Each Named Executive Officer received an Option that vests over time (“Time-Based Options”) and an Option that is subject to performance objectives tied to the achievement of clinical goals set by the Compensation Committee and will vest in full or part based on achievement of such goals (“Performance-Based Options”). The Options are evidenced by Stock Option Grant Notices and Stock Option Agreements (“Stock Option Agreements”), which, together with the 2011 Plan, set forth the terms and conditions of the Options. The Options have an exercise price of $5.555 per share, the fair market value of Exelixis common stock on the date of grant, and expire seven years from the date of grant or earlier upon termination of continuous service with Exelixis. The Time-Based Options granted vest as to 1/4th of the original number of shares subject to the Time-Based Option on the one-year anniversary of the grant date, and thereafter as to 1/48th of the original number of shares subject to the Time-Based Option on each monthly anniversary of the grant date. If the Compensation Committee concludes that the performance objectives are not achieved by a specified date, the Performance-Based Options will be forfeited. Vesting of the Options will cease upon termination of continuous service with Exelixis for any reason. Each of the Named Executive Officers is a party to the Exelixis, Inc. Change in Control and Severance Benefit Plan, which provides for acceleration of vesting of the Options in the event of certain specified change in control events involving Exelixis.

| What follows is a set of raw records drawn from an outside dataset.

`src/sram_defs_pkg.sv`:
```
/* Geometry of the 16-bit asynchronous SRAM (1M halfwords, two byte lanes)
   and the state encoding of the access sequencer */
`default_nettype none

package sram_defs_pkg;

    // Data bus width of the SRAM part
    localparam int SRAM_DATA_WIDTH = 16;

    // Halfword address bits, 1M locations
    localparam int SRAM_ADDR_WIDTH = 20;

    // Lower and upper byte enable
    localparam int SRAM_BYTE_LANES = 2;

    // Size of the part in bytes, 2 MB
    localparam int SRAM_BYTE_SPAN = (2 ** SRAM_ADDR_WIDTH) * SRAM_BYTE_LANES;

    // Sequencer states
    // Gather states step through the halfwords of one Wishbone word,
    // ack states are the single cycle in which ack is high
    typedef enum logic [2:0] {
        SRAM_ST_IDLE      = 3'b000,
        SRAM_ST_RD_GATHER = 3'b001,
        SRAM_ST_RD_ACK    = 3'b010,
        SRAM_ST_WR_GATHER = 3'b011,
        SRAM_ST_WR_ACK    = 3'b100
    } sram_state_e;

endpackage

`default_nettype wire

```
`src/sram_seq.sv`:
```
/* Access sequencer: gather FSM stepping through the halfword beats of a
   Wishbone word, with down-counter, beat index and registered ack */
`default_nettype none

module sram_seq
    import sram_defs_pkg::*;
#(
    parameter int  OPTN_WB_DATA_WIDTH = 16,
    localparam int GATHER_COUNT       = OPTN_WB_DATA_WIDTH / SRAM_DATA_WIDTH,
    localparam int GATHER_COUNT_WIDTH = (GATHER_COUNT == 1) ? 1 : $clog2(GATHER_COUNT)
) (
    input  logic                          i_wb_clk,
    input  logic                          i_wb_rst,
    input  logic                          i_req_valid,
    input  logic                          i_req_we,
    input  logic                          i_req_last,
    output sram_state_e                   o_state,
    output logic [GATHER_COUNT_WIDTH-1:0] o_beat_idx,
    output logic                          o_beat_we,
    output logic                          o_cap_en,
    output logic                          o_busy,
    output logic                          o_wb_ack
);

    // Remaining halfwords after the first one
    localparam logic [GATHER_COUNT_WIDTH-1:0] CNT_INIT = GATHER_COUNT_WIDTH'(GATHER_COUNT - 1);
    localparam logic [GATHER_COUNT_WIDTH-1:0] CNT_ONE  = GATHER_COUNT_WIDTH'(1);

    sram_state_e                   state_r;
    sram_state_e                   state_next;
    logic [GATHER_COUNT_WIDTH-1:0] cnt_r;
    logic [GATHER_COUNT_WIDTH-1:0] cnt_next;
    logic [GATHER_COUNT_WIDTH-1:0] idx_r;
    logic [GATHER_COUNT_WIDTH-1:0] idx_next;
    logic                          start;

    // Write: N-1 gather beats, last halfword goes out in the ack cycle
    // Read: N gather beats, each sampled at the end of its cycle, then ack
    // With a 16-bit bus the write gather state is never entered
    always_comb begin
        state_next = state_r;
        cnt_next   = cnt_r;
        idx_next   = idx_r;
        start      = 1'b0;

        case (state_r)
            SRAM_ST_IDLE: begin
                start = i_req_valid;
            end
            SRAM_ST_RD_GATHER: begin
                // Hold the index on the last beat so the ack cycle keeps it
                if (cnt_r == '0) begin
                    state_next = SRAM_ST_RD_ACK;
                end else begin
                    cnt_next = cnt_r - 1'b1;
                    idx_next = idx_r + 1'b1;
                end
            end
            SRAM_ST_WR_GATHER: begin
                cnt_next = cnt_r - 1'b1;
                idx_next = idx_r + 1'b1;
                if (cnt_r == CNT_ONE) state_next = SRAM_ST_WR_ACK;
            end
            SRAM_ST_RD_ACK, SRAM_ST_WR_ACK: begin
                // Non-last burst beat chains straight into the next word
                if (i_req_last) state_next = SRAM_ST_IDLE;
                else            start      = 1'b1;
            end
            default: begin
                state_next = SRAM_ST_IDLE;
            end
        endcase

        // First halfword of a new Wishbone word
        if (start) begin
            cnt_next = CNT_INIT;
            idx_next = '0;
            if (!i_req_we)             state_next = SRAM_ST_RD_GATHER;
            else if (GATHER_COUNT > 1) state_next = SRAM_ST_WR_GATHER;
            else                       state_next = SRAM_ST_WR_ACK;
        end
    end

    always_ff @(posedge i_wb_clk) begin
        if (i_wb_rst) begin
            state_r <= SRAM_ST_IDLE;
            cnt_r   <= '0;
            idx_r   <= '0;
        end else begin
            state_r <= state_next;
            cnt_r   <= cnt_next;
            idx_r   <= idx_next;
        end
    end

    // Ack is high exactly while the FSM sits in an ack state
    always_ff @(posedge i_wb_clk) begin
        if (i_wb_rst) begin
            o_wb_ack <= 1'b0;
        end else begin
            o_wb_ack <= (state_next == SRAM_ST_RD_ACK) || (state_next == SRAM_ST_WR_ACK);
        end
    end

    assign o_state    = state_r;
    assign o_beat_idx = idx_r;
    // WE stays low through the whole write, gather and ack alike
    assign o_beat_we  = (state_r == SRAM_ST_WR_GATHER) || (state_r == SRAM_ST_WR_ACK);
    // Every read gather cycle ends with a halfword sample
    assign o_cap_en   = (state_r == SRAM_ST_RD_GATHER);
    // Holds off err generation while a beat is in flight
    assign o_busy     = (state_r != SRAM_ST_IDLE);

endmodule

`default_nettype wire

```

The number of shares subject to Time-Based Options and the number of shares subject to Performance-Based Options granted to the Named Executive Officers on September 21, 2012 are as follows:

 

Name

   Number of Shares
Subject  to Time-Based
Options
   Number of Shares
Subject  to Performance-Based
Options

Michael M. Morrissey, Ph.D.

President and Chief Executive Officer

   402,000    268,000

Frank L. Karbe

Executive Vice President and

Chief Financial Officer

   123,000    82,000

J. Scott Garland

Executive Vice President and

Chief Commercial Officer

   123,000    82,000

Gisela M. Schwab, M.D.

Executive Vice President and

Chief Medical Officer

   123,000    82,000

Pamela A. Simonton, J.D., LL.M.

Executive Vice President and

General Counsel

   123,000    82,000

The foregoing is only a brief description of the material terms of the Options, does not purport to be complete and is qualified in its entirety by reference to the 2011 Plan and the form of Stock Option Agreement under the 2011 Plan. The 2011 Plan was filed as Exhibit 10.1 to Exelixis’ Current Report on Form 8-K, filed with the SEC on May 24, 2011, and the form of Stock Option Agreement under the 2011 Plan was filed as Exhibit 10.3 to Exelixis’ Quarterly Report on Form 10-Q, filed with the SEC on August 4, 2011.


SIGNATURES

Pursuant to the requirements of the Securities Exchange Act of 1934, the registrant has duly caused this report to be signed on its behalf by the undersigned hereunto duly authorized.

 

Date: September 21, 2012     EXELIXIS, INC.